11 czerwca 2023 , Komentarze (19)

Witajcie 

      50 dnie bez liczenia kalorii za mną. Nie wiedziałam, że dam radę, że tyle wytrzymam.. a już na pewno nie myślałam, że waga po tylu dniach bez liczenia, będzie spadła :) A jednak. Może nie jakoś zawrotnie szybko spada, ale spada. 

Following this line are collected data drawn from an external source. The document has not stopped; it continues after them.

**config.mk**
```make
export PLATFORM = sky130hd
export DESIGN_NAME = bcd_down_counter_3dig
export DESIGN_NICKNAME = d
export VERILOG_FILES = /design/src/rtl/bcd_down_counter_3dig.sv
export SDC_FILE = /design/constraint.sdc
export NUM_CORES = 1
export LEC_CHECK = 0
export ABC_AREA = 1
export CORE_ASPECT_RATIO = 0.7
export CORE_MARGIN = 5
export CORE_UTILIZATION = 50
export CTS_CLUSTER_DIAMETER = 50
export DETAILED_ROUTE_END_ITERATION = 8
export PLACE_DENSITY = 0.86
export REMOVE_ABC_BUFFERS = 1
export SLEW_MARGIN = 10
export SYNTH_ARGS = -nofsm -noshare
export SYNTH_HDL_FRONTEND = slang
export SYNTH_SLANG_ARGS = --single-unit
```
**constraint.sdc**
```tcl
create_clock -name clk -period 3.7 [get_ports clk]
set_clock_uncertainty 0.05 [all_clocks]
set_input_delay 0.925 -clock clk [delete_from_list [all_inputs] [get_ports clk]]
set_output_delay 0.925 -clock clk [all_outputs]
set_load 0.03 [all_outputs]
```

      Niedziela powiedzmy, że spokojna. Z rana tylko szybka akcja na zastrzyk z M i do domku. Śniadanie, potem chwila odsapnięcia, następnie trening ;) po treningu chwila oddechu i przygotowanie do obiadu. Wszystko jakoś ładnie się dziś układa. Jeśli chodzi o trening wpadł orbitrek 50 minut i na tym dziś poprzestałam, bo jednak okres dzień drugi, daje się we znaki. A nie ma co na siłę robić treningu. 

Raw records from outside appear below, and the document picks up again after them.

[src/rtl/fetch_if_stage.sv]
// Instruction-fetch stage and IF/ID pipeline register for the 5-stage MIPS core.
// Fetches over a req/ack handshake, with redirect, stall, flush and a one-entry skid buffer.
module fetch_if_stage #(
   parameter logic [31:0] RESET_PC = 32'h0000_3000
) (
   input  logic        clk,
   input  logic        rst_n,
   output logic        imem_req,
   output logic [31:0] imem_addr,
   input  logic        imem_ack,
   input  logic [31:0] imem_rdata,
   input  logic        stall_D,
   input  logic        flush_D,
   input  logic        redirect,
   input  logic [31:0] redirect_pc,
   output logic [31:0] instr_D,
   output logic [31:0] pc_D,
   output logic [31:0] pc4_D,
   output logic        valid_D
);

   typedef enum logic [1:0] {
      S_IDLE,
      S_FETCH,
      S_DROP,
      S_HOLD
   } state_t;

   state_t      r_state;
   state_t      w_stateNext;
   logic [31:0] r_pc;
   logic [31:0] w_pcNext;
   logic [31:0] r_dropAddr;
   logic [31:0] w_dropAddrNext;
   logic [31:0] r_skidInstr;
   logic [31:0] r_skidPc;
   logic [31:0] r_instrD;
   logic [31:0] r_pcD;
   logic [31:0] r_pc4D;
   logic        r_validD;
   logic [31:0] w_target;
   logic [31:0] w_pcInc;
   logic        w_xfer;
   logic        w_load;
   logic        w_skidWrite;
   logic [31:0] w_loadInstr;
   logic [31:0] w_loadPc;

   // In S_DROP the killed request keeps its address while r_pc already holds the target.
   assign imem_req  = (r_state == S_FETCH) || (r_state == S_DROP);
   assign imem_addr = (r_state == S_DROP) ? r_dropAddr : r_pc;
   assign w_xfer    = imem_req && imem_ack;
   assign w_target  = redirect_pc & 32'hFFFF_FFFC;
   assign w_pcInc   = r_pc + 32'd4;

   always_comb begin
      w_stateNext    = r_state;
      w_pcNext       = r_pc;
      w_dropAddrNext = r_dropAddr;
      w_load         = 1'b0;
      w_skidWrite    = 1'b0;
      w_loadInstr    = imem_rdata;
      w_loadPc       = r_pc;
      case (r_state)
         S_IDLE: begin
            w_stateNext = S_FETCH;
            if (redirect) w_pcNext = w_target;
         end
         S_FETCH: begin
            if (redirect) begin
               w_pcNext = w_target;
               if (!w_xfer) begin
                  w_stateNext    = S_DROP;
                  w_dropAddrNext = r_pc;
               end
            end else if (w_xfer) begin
               w_pcNext = w_pcInc;
               if (stall_D) begin
                  w_skidWrite = 1'b1;
                  w_stateNext = S_HOLD;
               end else begin
                  w_load = 1'b1;
               end
            end
         end
         S_DROP: begin
            if (redirect) w_pcNext = w_target;
            if (w_xfer) w_stateNext = S_FETCH;
         end
         S_HOLD: begin
            if (redirect) begin
               w_pcNext    = w_target;
               w_stateNext = S_FETCH;
            end else if (!stall_D) begin
               w_load      = 1'b1;
               w_loadInstr = r_skidInstr;
               w_loadPc    = r_skidPc;
               w_stateNext = S_FETCH;
            end
         end
         default: w_stateNext = S_IDLE;
      endcase
   end

   always_ff @(posedge clk or negedge rst_n) begin
      if (!rst_n) begin
         r_state    <= S_IDLE;
         r_pc       <= RESET_PC;
         r_dropAddr <= RESET_PC;
      end else begin
         r_state    <= w_stateNext;
         r_pc       <= w_pcNext;
         r_dropAddr <= w_dropAddrNext;
      end
   end

   always_ff @(posedge clk or negedge rst_n) begin
      if (!rst_n) begin
         r_skidInstr <= 32'h0;
         r_skidPc    <= 32'h0;
      end else if (w_skidWrite) begin
         r_skidInstr <= imem_rdata;
         r_skidPc    <= r_pc;
      end
   end

   // Flush beats stall beats load; an unloaded, unstalled cycle becomes a bubble.
   always_ff @(posedge clk or negedge rst_n) begin
      if (!rst_n) begin
         r_instrD <= 32'h0;
         r_pcD    <= 32'h0;
         r_pc4D   <= 32'h0;
         r_validD <= 1'b0;
      end else if (flush_D) begin
         r_instrD <= 32'h0;
         r_validD <= 1'b0;
      end else if (!stall_D) begin
         if (w_load) begin
            r_instrD <= w_loadInstr;
            r_pcD    <= w_loadPc;
            r_pc4D   <= w_loadPc + 32'd4;
            r_validD <= 1'b1;
         end else begin
            r_instrD <= 32'h0;
            r_validD <= 1'b0;
         end
      end
   end

   assign instr_D = r_instrD;
   assign pc_D    = r_pcD;
   assign pc4_D   = r_pc4D;
   assign valid_D = r_validD;

endmodule

[config.mk]
export PLATFORM = sky130hd
export DESIGN_NAME = fetch_if_stage
export DESIGN_NICKNAME = d
export VERILOG_FILES = /design/src/rtl/fetch_if_stage.sv
export SDC_FILE = /design/constraint.sdc
export NUM_CORES = 1
export LEC_CHECK = 0
export CAP_MARGIN = 20
export CORE_MARGIN = 3
export CORE_UTILIZATION = 50
export DETAILED_ROUTE_END_ITERATION = 7
export GPL_TIMING_DRIVEN = 0
export PLACE_DENSITY = 0.82
export SYNTH_ARGS = -nofsm -noshare
export SYNTH_HDL_FRONTEND = slang
export SYNTH_SLANG_ARGS = --single-unit
[constraint.sdc]
create_clock -name clk -period 3.9 [get_ports clk]
set_clock_uncertainty 0.1 [all_clocks]
set_input_delay 0.585 -clock clk [delete_from_list [all_inputs] [get_ports clk]]
set_output_delay 0.585 -clock clk [all_outputs]
set_load 0.005 [all_outputs]
==> metrics, run 1 <==
status=finished, final reports clean; Critical Path RT=4.18 ns; number of synthesized flops with an enable pin=0; Clock Path Buffers=3; Mean Syn Cell Area=10.7 sq um; Clk Latency, worst-skew pair=0.51 ns; power consumption=9.08 mW; Post-Syn Instances=994; Achievable Freq=0.275 GHz; Worst-Margin Slew=0.826 ns; endpoints failing hold=0; DP Area=0.0129 sq mm; largest net degree at the start of global routing=113; DP Cell Count=1462; # setup viols final=0; full die area=0.0230 sq mm; LEAKAGE=5.91 nW; most common cell after layout, fill and taps aside=dfrtp_1; final worst setup slack=0.259 ns; Non-Filler Instances=1505; core region area=0.0206 sq mm; synth warn=0; drt drc=0; IO Port Bufs=191; antenna violations before repair=0; Worst Path Arrival=3.92 ns; relative slew slack=44.4%; routed len/inst=19.7 um; maxcap violations=0; via/cell ratio=5.84; prevailing post-synth register cell=dfrtp_1; register area share after synthesis=51.1%; via count=8793; post-layout util=67.1%; grt ovf=0; CP Max Fanout=10; CTS buffer count=23; Distinct cells, synth=61; post-synthesis xor/xnor area fraction=2.39%; Worst VDD drop=0.320 mV; Setup TNS=0 ns; Seq cells post-synth=217; DR iter-0 viols=807; hold_buf cts=0; hold slack=0.0195 ns; crit path time final=3.64 ns; HP Class=input port to asynchronous set/reset pin; die extent in x=152 um; HPWL after detailed placement=21500 um; Compound-Gate Fraction of Synth Area=9.94%; Initial Util=51.7%; vias in the first global route=8748; Worst setup EP type=flip-flop; post-CTS setup buffers=0; Simple-Gate Fraction of Synth Area=12.9%; clock-pin slew on the worst setup and hold paths=0.07 ns; startpoint types=flip-flop; number of fill cells=1574; RD Place Congestion=0.961; root buf cell=clkbuf_16; Place WS=-1.34 ns; FP Rows=52; kind of critical path=flip-flop to flip-flop; most frequent cells in the layout=213 x dfrtp_1, 188 x clkdlybuf4s50_1, 147 x nand2_1, 126 x mux2_2, 92 x o21ai_0; final net count=1293; Detailed Routing Iterations Pass 1=5; largest family of logic cells by synthesized area=multiplexers; Adder-Cell Fraction of Synth Area=0.589%; mapped cell area=0.0106 sq mm; FFs w/ async S/R, synth=100%; # diodes=0; mux share of post-synthesis cell area=19.6%; # IOs=200; die height=152 um; Routed Antenna Nets=0; Total Wirelength=29700 um; first-pass GRT wire length=47400 um; CTS tree=yes; Area Overhead vs Synth=29.7%; fraction of layout cells with a size suffix above 1=16.2%; RSZ-0062 raised after global routing=no; P per Cell Area=658 mW/mm^2; Final Instance Area=0.0138 sq mm; # clock sinks=217; H-tree depth=1; final worst path period share=93.4%; Slew Viols, Final=0; All-Layer GR Usage=25.0%
## logic make-up after synthesis
kind of cell    Yosys count
simple gates            290
flops                   217
mux                     192
compound gates          172
buf+inv                  88
xor+xnor                 29
fa+ha+maj                 5
other cells               1
## metal layers
layer  vias to the layer above  wire [um]  GRT usage, %
met5                         -          0             0
met1                      4308      13000          35.9
met3                        57       2330          4.01
met4                         0        763          6.59
li1                       3976          -             -
met2                       452      13500          39.8
## critical path, cell delays in order (launching register included)
cell	delay (ns)
dfrtp_1	0.42
ha_1	0.23
or3b_1	0.16
clkbuf_4	0.22
buf_6	0.19
buf_4	0.22
buf_4	0.23
nand2_1	0.09
nand2_1	0.09
ha_1	0.26
inv_2	0.13
nor4_4	0.33
o21ai_2	0.16
clkbuf_2	0.23
nor4_1	0.32
o31ai_1	0.12
## path summary, 6_finish.rpt
check                             from        endpoint  slack, ns  cells after the start
setup reg to reg            r_state[0]       pc4_D[26]       0.26                     15
max in group asynchronous        rst_n     instr_D[20]       2.67                      2
min in group clk           instr_D[14]     instr_D[14]       0.37                      2
setup / recovery            r_state[0]       pc4_D[26]       0.26                     15
hold / removal                   rst_n  r_dropAddr[23]       0.02                      1
hold reg to reg            instr_D[14]     instr_D[14]       0.37                      2
## layout make-up
type	instances	area, sq um	area share (%)
Inverter	6	22.5	0.163
Tap cell	270	338	2.45
Multi-Input combinational cell	694	4880	35.4
Clock buffer	34	677	4.91
Buffer	82	358	2.59
Clock inverter	8	123	0.889
Sequential cell	217	5440	39.4
Timing Repair Buffer	194	1960	14.2
## cells in the mapped netlist (2+ instances only)
cell / count / area [sq um]
dfrtp_1: 213 / 5330
nand2_1: 147 / 552
mux2_2: 126 / 1420
o21ai_0: 93 / 465
mux2i_1: 66 / 661
clkbuf_1: 53 / 199
nor2_1: 30 / 113
nand3_1: 29 / 145
xnor2_1: 17 / 149
and3_1: 14 / 87.6
buf_1: 14 / 52.6
nand4_1: 14 / 87.6
nor3_1: 13 / 65.1
nor4_1: 13 / 81.3
xor2_1: 12 / 105
a21o_1: 9 / 67.6
a31oi_1: 9 / 56.3
buf_2: 9 / 45.0
a21oi_1: 8 / 40.0
o31ai_1: 8 / 60.1
buf_4: 6 / 45.0
inv_1: 6 / 22.5
o31a_1: 6 / 52.6
ha_1: 5 / 62.6
o21a_1: 5 / 37.5
a211oi_1: 4 / 30.0
and2_1: 4 / 25.0
dfstp_2: 4 / 105
a22o_1: 3 / 26.3
nand2b_1: 3 / 18.8
nor2b_1: 3 / 18.8
nor4_2: 3 / 37.5
o211ai_1: 3 / 22.5
o21ai_1: 3 / 15.0
o22ai_1: 3 / 18.8
o311ai_0: 3 / 26.3
or4_1: 3 / 22.5
a22oi_1: 2 / 15.0
a311oi_1: 2 / 17.5
and4_1: 2 / 17.5
nor3b_1: 2 / 15.0
o221ai_1: 2 / 17.5
or3_1: 2 / 12.5
## flip-flops by register name, indices dropped and copies added, names as in the netlist
signal,flops
valid_D,1
r_dropAddr,30
r_skidPc,30
r_state,2
r_pc,30
pc4_D,30
r_skidInstr,32
instr_D,32
pc_D,30
## where the power goes
part	switching, mW	leakage [nW]	total (mW)	internal, mW
Combinational	1.37	2.79	3.14	1.78
Clock	0.892	0.395	2.29	1.40
Sequential	0.544	2.72	3.64	3.10
## what timing repair did
action                     4_1_cts  5_1_grt
pin swaps                        0        2
setup endpoints to repair       10        7
resized for setup               12        4
(Power assumes the default switching activity.)
==> run 2, diff against run 1 <==
==> constraint.sdc (replaced) <==
create_clock -name clk -period 3.9 [get_ports clk]
set_clock_uncertainty 0.1 [all_clocks]
set_input_delay 0.585 -clock clk [delete_from_list [all_inputs] [get_ports clk]]
set_output_delay 0.585 -clock clk [all_outputs]
set_load 0.1 [all_outputs]
==> run 2 against run 1 <==
- clock power about the same
- routed wire length about the same
- hold slack got worse by 0.0024 ns
- largest power group is now combinational logic
- highest routed layer unchanged
==> metrics, run 2 (synthesized netlist as in run 1, its figures left out) <==
Achievable Freq=0.264 GHz (-4.0%); CTS buffer count=23 (unchanged); DP Area=0.0129 sq mm (unchanged); H-tree depth=1 (unchanged); crit path time final=3.79 ns (+0.152 ns); fraction of layout cells with a size suffix above 1=16.2% (unchanged); number of fill cells=1567 (-0.44%); Final Instance Area=0.0138 sq mm (+0.38%); FP Rows=52 (unchanged); hold slack=0.0171 ns (-0.00240 ns); startpoint types=flip-flop; Clk Latency, worst-skew pair=0.51 ns (about the same); All-Layer GR Usage=25.0% (unchanged); post-CTS setup buffers=0 (unchanged); DR iter-0 viols=841 (+4.2%); power consumption=12.3 mW (+36%); die extent in x=152 um (unchanged); Slew Viols, Final=0 (unchanged); hold_buf cts=0 (unchanged); Clock Path Buffers=3 (unchanged); core region area=0.0206 sq mm (unchanged); grt ovf=0 (unchanged); routed len/inst=19.7 um (about the same); maxcap violations=0 (unchanged); HP Class=input port to asynchronous set/reset pin; Setup TNS=0 ns (unchanged); full die area=0.0230 sq mm (unchanged); vias in the first global route=8748 (unchanged); Routed Antenna Nets=0 (unchanged); Worst Path Arrival=3.11 ns (-0.81 ns); status=finished, final reports clean; # clock sinks=217 (unchanged); endpoints failing hold=0 (unchanged); via count=8812 (+0.22%); Initial Util=51.7% (unchanged); RSZ-0062 raised after global routing=no; root buf cell=clkbuf_16; Worst-Margin Slew=1.07 ns (+0.241 ns); largest net degree at the start of global routing=113 (unchanged); Critical Path RT=3.21 ns (-0.97 ns); via/cell ratio=5.86 (+0.22%); CP Max Fanout=10 (unchanged); HPWL after detailed placement=21500 um (unchanged); # diodes=0 (unchanged); Buf/Inv on CP=3 (-3); # setup viols final=0 (unchanged); relative slew slack=28.6% (-16 points); Total Wirelength=29700 um (about the same); die height=152 um (unchanged); slowest stage cell, crit path=clkdlybuf4s50_1; Detailed Routing Iterations Pass 1=5 (unchanged); final worst path period share=97.3% (+3.9 points); LEAKAGE=6.14 nW (+3.8%); final net count=1293 (unchanged); # IOs=200 (unchanged); RD Place Congestion=0.961 (unchanged); CTS tree=yes; Area Overhead vs Synth=30.2%; Worst setup EP type=output pin; Critical Path, Cell by Cell=inv_1 -> ha_1 -> buf_1 -> mux2_2 -> clkdlybuf4s50_1; Worst VDD drop=0.696 mV (+120%); first-pass GRT wire length=47400 um (unchanged); antenna violations before repair=0 (unchanged); kind of critical path=flip-flop to output pin; clock-pin slew on the worst setup and hold paths=0.06 ns (about the same); P per Cell Area=890 mW/mm^2 (+35%); IO Port Bufs=191 (unchanged); drt drc=0 (unchanged); crit-path max cell delay=1.13 ns (+0.71 ns); most common cell after layout, fill and taps aside=dfrtp_1; Top Family by Delay on Critical Path=buffers and inverters; most frequent cells in the layout=213 x dfrtp_1, 167 x clkdlybuf4s50_1, 147 x nand2_1, 126 x mux2_2, 92 x o21ai_0
-- run 2: changes by cell type in the layout (fill, tap and decap cells not counted), sizes merged --
| cell | delta |
|---|---|
| clkdlybuf4s50 | -21 |
| dlymetal6s2s | +21 |
-- run 2: path summary, 6_finish.rpt --
path,startpoint,endpoint,slack (ns),depth (start not counted)
setup / recovery,r_state[0],imem_addr[13],0.11,5
hold / removal,rst_n,r_dropAddr[23],0.02,1
setup reg to reg,r_state[0],pc4_D[26],0.27,15
hold reg to reg,instr_D[14],instr_D[14],0.37,2
max in group asynchronous,rst_n,instr_D[16],2.68,2
min in group clk,instr_D[14],instr_D[14],0.37,2
-- run 2: timing repair --
item,in CTS,in global routing
gates resized for setup,12,25
pin swaps,0,2
setup endpoints to repair,10,28
-- run 2: layout make-up --
cell class,instances,area (sq um),area share (%)
inverter,6,22.5,0.163
clock inverter,8,123,0.886
tap,270,338,2.44
timing repair buffer,194,2010,14.5
sequential,217,5440,39.3
multi-input combinational,694,4880,35.3
buffer,82,358,2.58
clock buffer,34,677,4.89
-- run 2: stage by stage --
step / cells / utilization, % / worst slack, ns
global route: 1505 / 67.3 / 0.00635
detailed placement: 1462 / 62.9 / -1.34
global placement: 1460 / 62.7 / -6.82
finish: 1505 / 67.3 / 0.107
floorplan: 999 / - / 0.317
CTS: 1504 / 67.0 / 0.0215
-- run 2: power breakdown --
part	leakage (nW)	switching (mW)	internal, mW	total (mW)
sequential	2.72	0.547	3.10	3.64
clock	0.395	0.893	1.40	2.30
combinational	3.02	4.62	1.76	6.38
total	6.14	6.06	6.26	12.3
-- run 2: per-layer routing --
metal | GRT usage [%] | vias to the layer above | wire length (um)
met4 | 6.59 | 0 | 793
met2 | 39.8 | 462 | 13500
li1 | - | 3982 | -
met1 | 35.9 | 4304 | 13100
met3 | 4.01 | 64 | 2330
met5 | 0 | - | 0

    Posiłkowo dzień wygląda tak: 

ŚNIADANIE: bułka kajzerka, ogórek, jajko na twardo z majonezem z olejem z  awokado + kawa mrożona

OBIAD: ziemniaki z piekarnika, filet z piersi kurczaka i mizeria na jogurcie greckim ( niebo w gębie) + kawa mrożona

KOLACJA: chleb i polska z grilla + kawa mrożona 

   Kolacja nie była planowana, wyszła spontanicznie ale była pyszna. Kawki mrożone wyszły 3, ale ciepło i taka kawa mrożona to zbawienie ;) Woda oczywiście też była. Dzień uważam za udany. Samopoczucie dobre. Już nie mogę doczekać się końca roku. Zawsze te ostatnie dni się ciągną... a potem wakacje raz dwa mijają ;) Też tak macie? 

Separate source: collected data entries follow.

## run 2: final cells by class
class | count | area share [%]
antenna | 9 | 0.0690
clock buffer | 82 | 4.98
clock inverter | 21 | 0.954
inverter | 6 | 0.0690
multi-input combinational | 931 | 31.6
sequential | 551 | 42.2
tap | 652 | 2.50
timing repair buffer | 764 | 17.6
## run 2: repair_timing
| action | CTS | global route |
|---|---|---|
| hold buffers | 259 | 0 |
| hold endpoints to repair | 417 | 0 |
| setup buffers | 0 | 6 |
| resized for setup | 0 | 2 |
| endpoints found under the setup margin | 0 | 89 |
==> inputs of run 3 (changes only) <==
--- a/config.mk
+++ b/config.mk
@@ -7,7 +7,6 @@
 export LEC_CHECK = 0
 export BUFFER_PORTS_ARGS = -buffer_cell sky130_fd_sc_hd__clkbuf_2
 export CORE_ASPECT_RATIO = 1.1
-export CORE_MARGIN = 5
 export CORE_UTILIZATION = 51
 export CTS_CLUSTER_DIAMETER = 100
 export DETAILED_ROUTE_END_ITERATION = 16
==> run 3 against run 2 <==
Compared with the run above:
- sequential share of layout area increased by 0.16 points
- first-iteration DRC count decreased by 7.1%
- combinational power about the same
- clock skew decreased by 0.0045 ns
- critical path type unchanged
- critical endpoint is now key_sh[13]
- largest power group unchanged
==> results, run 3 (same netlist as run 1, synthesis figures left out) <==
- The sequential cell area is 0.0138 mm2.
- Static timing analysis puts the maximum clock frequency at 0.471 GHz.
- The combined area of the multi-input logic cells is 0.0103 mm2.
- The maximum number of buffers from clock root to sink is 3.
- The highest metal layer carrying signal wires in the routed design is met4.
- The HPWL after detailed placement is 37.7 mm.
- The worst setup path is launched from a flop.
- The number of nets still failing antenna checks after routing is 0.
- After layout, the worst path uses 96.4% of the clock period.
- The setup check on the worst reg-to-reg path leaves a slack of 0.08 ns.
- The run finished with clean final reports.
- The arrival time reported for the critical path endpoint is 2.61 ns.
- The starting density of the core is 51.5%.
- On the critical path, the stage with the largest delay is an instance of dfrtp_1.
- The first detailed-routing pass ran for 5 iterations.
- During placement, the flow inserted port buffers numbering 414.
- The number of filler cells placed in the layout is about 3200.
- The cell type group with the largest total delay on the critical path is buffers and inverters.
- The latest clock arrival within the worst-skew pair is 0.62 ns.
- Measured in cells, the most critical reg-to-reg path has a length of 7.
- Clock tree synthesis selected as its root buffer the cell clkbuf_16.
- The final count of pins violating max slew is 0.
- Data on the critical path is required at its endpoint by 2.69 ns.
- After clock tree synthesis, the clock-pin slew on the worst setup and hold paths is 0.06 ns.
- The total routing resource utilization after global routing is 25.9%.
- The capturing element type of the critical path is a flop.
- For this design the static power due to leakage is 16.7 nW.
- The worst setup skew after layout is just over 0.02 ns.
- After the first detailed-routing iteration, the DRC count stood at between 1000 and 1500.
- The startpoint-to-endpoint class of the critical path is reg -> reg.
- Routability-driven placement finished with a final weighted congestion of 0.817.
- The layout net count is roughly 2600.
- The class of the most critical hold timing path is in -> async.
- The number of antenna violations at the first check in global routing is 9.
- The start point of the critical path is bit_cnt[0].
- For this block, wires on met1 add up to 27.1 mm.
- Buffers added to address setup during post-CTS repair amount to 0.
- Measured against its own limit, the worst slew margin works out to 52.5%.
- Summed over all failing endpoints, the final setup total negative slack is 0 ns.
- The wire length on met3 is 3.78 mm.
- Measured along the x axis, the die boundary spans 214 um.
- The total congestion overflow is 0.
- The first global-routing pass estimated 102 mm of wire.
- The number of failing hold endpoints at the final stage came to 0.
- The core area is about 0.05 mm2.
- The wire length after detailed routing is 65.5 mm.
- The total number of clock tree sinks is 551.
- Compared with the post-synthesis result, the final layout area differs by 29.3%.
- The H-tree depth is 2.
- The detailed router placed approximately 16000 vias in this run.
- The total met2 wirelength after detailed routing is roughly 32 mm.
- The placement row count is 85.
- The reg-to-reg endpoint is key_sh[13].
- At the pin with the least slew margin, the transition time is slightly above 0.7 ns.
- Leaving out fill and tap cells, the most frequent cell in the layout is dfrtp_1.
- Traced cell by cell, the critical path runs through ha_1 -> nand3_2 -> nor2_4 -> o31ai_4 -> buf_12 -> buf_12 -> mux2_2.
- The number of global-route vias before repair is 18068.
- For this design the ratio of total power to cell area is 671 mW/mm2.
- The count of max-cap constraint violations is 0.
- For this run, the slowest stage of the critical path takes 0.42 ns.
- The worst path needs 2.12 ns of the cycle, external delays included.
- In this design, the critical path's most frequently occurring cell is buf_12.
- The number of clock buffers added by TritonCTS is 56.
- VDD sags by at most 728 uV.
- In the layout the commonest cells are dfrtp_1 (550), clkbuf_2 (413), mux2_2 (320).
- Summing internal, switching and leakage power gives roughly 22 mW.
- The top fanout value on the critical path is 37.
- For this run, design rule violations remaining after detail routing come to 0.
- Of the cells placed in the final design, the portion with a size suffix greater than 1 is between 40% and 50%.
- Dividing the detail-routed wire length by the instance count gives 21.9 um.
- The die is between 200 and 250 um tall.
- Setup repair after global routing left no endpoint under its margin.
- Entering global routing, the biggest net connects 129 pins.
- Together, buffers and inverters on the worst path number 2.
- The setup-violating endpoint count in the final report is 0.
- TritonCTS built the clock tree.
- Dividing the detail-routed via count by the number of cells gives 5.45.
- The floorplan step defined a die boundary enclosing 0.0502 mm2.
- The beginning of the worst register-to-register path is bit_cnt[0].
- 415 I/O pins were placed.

     Jutro znowu kombinacje, jak wszystko pogodzić, ułożyć plan dnia, tak.. aby wszystko udało się załatwić i z wszystkim wyrobić. Od rana będzie zabiegany dzień... oby tylko upału nie było :( bo okres mi w tym nie pomoże, a w ręcz przeciwnie... będę zła... Ale na pogodę nie mamy wpływu. Także działamy, walczymy. Pamiętaj, aby się nie poddawać. Trzymam za Ciebie kciuki. Życzę miłego wieczoru i udanego nowego tygodnia. Powodzenia. Pozdrawiam :) :* 


10 czerwca 2023 , Komentarze (14)

Witajcie 

      Sobota od samego rana na wysokich obrotach. Najpierw z M na zastrzyk, potem szybkie zakupy bo biedak ledwo chodzi i do domu. Obiad na momencie zrobiłam i miałam chwilę dla siebie. Ogarnęłam trening najpierw był orbitrek 40 minut ( miało być więcej, ale M mnie zawołał, że parasol z dworu zwiało :) hahah i zakończyłam na tych 40 minutach, bądź co bądź ale 5 do skarbonki wleciała :) Potem zjedliśmy obiad , posprzątałam...pranie, mycie podłóg i chwila dla mnie ... znowu trening tym razem orbitrek 40 minut i 20 minut ciężarki

    Powiem Wam, że ciężarki dały się we znaki, oj dały. Ramiona czułam :) Pomimo okresu ( bo przyszedł przed czasem) dałam radę...100 minut zaliczone treningu. No i 10 zł wpadło w sumie. Może jeszcze 5 wpadnie za kroki bo mam już ponad 18 tyś ;) Miał być rower, ale z wiadomych przyczyn wybrałam orbitreka. 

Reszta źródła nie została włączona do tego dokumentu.